Following the approval of my application for the UKCCSRC International Research Collaboration Fund, I visited North China Electric Power University (NCEPU) over the period from 1 September 2016 to 30 April 2017. The following is a report on the activities that were undertaken during my visit.
The main activity of my visit was to undertake an experimental programme on the CO2 two-phase flow test rig at NCEPU. The first part of the experimental programme was to observe the transient behaviors of CO2 under variable process conditions. A range of sensors and flow instruments were installed on the horizontal test section of the rig. These include a Coriolis mass flowmeter manufactured by KROHNE Ltd, a high-speed camera and a differential-pressure transducer. Due to the scale of the test work and manpower required for rapid changes in the flow conditions and associated data logging, several researchers from NCEPU supported my work throughout the experimental programme. Figure 1 shows the experimental set-up. The characteristics of CO2 flow in the test section were observed under variable load, startup and shutdown conditions. When the load changed, a step change in the mass flow rate of liquid-phase or gaseous CO2 was observed. A piston pump in the liquid-phase loop was used to create the startup and shutdown conditions. As expected, transient CO2 two-phase flow regimes were observed. Images of the flow regimes and corresponding mass flow rate, density, pressure and temperature data of CO2 under a range of test conditions were recorded for further analysis.
Effect of Impurity Gases
The presence of impurity gasses in the CO2 stream could affect the flow characteristics and hence the performance of the flow metering system. As preliminary experimental observations, Nitrogen was diluted as a contaminant into the pure CO2 gas flow for various mass fractions to create an adulterated mixture of the CO2 gas. The results indicate that no significant changes in flow characteristics were observed and the Coriolis flowmeters still performed well in the presence of the impurity gas under single-phase and two-phase flow conditions. Unfortunately, we were unable to conduct the planned tests with other impurity gases as significant changes were to be made to the test rig in order to control the quantity and flow rate of impurity gases. This area of work will be undertaken in the near future.

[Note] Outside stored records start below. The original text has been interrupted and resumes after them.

==> flow/design.v (excerpt) <==
module bitcruncher_dp(
    input         clk,
    input         rst_n,
    input  [21:0] ctrl,             
    input  [15:0] MBR_in_memory,
    output [7:0]  MAR_out_memory,
    output [15:0] MBR_out_memory,
    output [7:0]  IR_out,
    output [3:0]  ALUflags
    );
Settings: LEC_CHECK=0, ABC_AREA=1, CAP_MARGIN=20, CORE_ASPECT_RATIO=0.5, CORE_MARGIN=2, CORE_UTILIZATION=59, CTS_CLUSTER_DIAMETER=107, CTS_CLUSTER_SIZE=97, GPL_ROUTABILITY_DRIVEN=0, HOLD_SLACK_MARGIN=0.27, PLACE_DENSITY=0.42, SLEW_MARGIN=20, TNS_END_PERCENT=25; clock period 40.0 ns.
run.sh (not shown) runs the stock make flow with config.mk's settings and CLKGATE_MAP_FILE=.
The starting point ran to the end with no violations.
Then changed:
ABC_AREA = unset   (was 1)
CORE_ASPECT_RATIO = unset   (was 0.5)
CORE_UTILIZATION = 65   (was 59)
CTS_CLUSTER_DIAMETER = 341   (was 107)
CTS_CLUSTER_SIZE = unset   (was 97)
GPL_ROUTABILITY_DRIVEN = unset   (was 0)
HOLD_SLACK_MARGIN = unset   (was 0.27)
PLACE_DENSITY = unset   (was 0.42)
TNS_END_PERCENT = unset   (was 25)
clock period = 26.2 ns   (was 40.0 ns; I/O delays follow)
Outcome: The new run finished but fails on negative setup slack. Die area went down by 13%. Via count climbs by 17%. Final area goes up by 15%. Clock skew goes up by 0.010 ns. Global-route usage came out higher by 12 points. Hold slack improved by 0.036 ns.
Then changed:
CORE_UTILIZATION = 40   (was 65)
CTS_CLUSTER_DIAMETER = unset   (was 341)
clock period = 35.5 ns   (was 26.2 ns; I/O delays follow)
The changed run went through all stages and came out clean.
Worst setup slack improves by 4.8 ns.
Global-route usage went down by 21 points.
Synthesized area stays the same.
Clock-buffer cell count does not change.
Critical path depth went down by 13.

The phase behaviors of CO2 under CCS conditions are different from those of other chemicals in transportation pipelines. Difficult flow conditions impose significant challenges in the metering and characterisation of CO2 flows. We have combined Coriolis mass flowmeters, high-speed imaging equipment and an ECT system to measure and observe the CO2 flow under steady and transient conditions. In addition to the experimental programme, several discussion meetings were held between the researchers from the University of Kent, NCEPU, Beihang and Tianjin Universities on topics concerning the improvement of the CO2 two-phase flow rig, measurement of two-phase CO2 flow and identification of CO2 flow regimes. At the time of writing, the joint research team is still processing the data from the experimental programme. It is planned that such data will be published in the near future.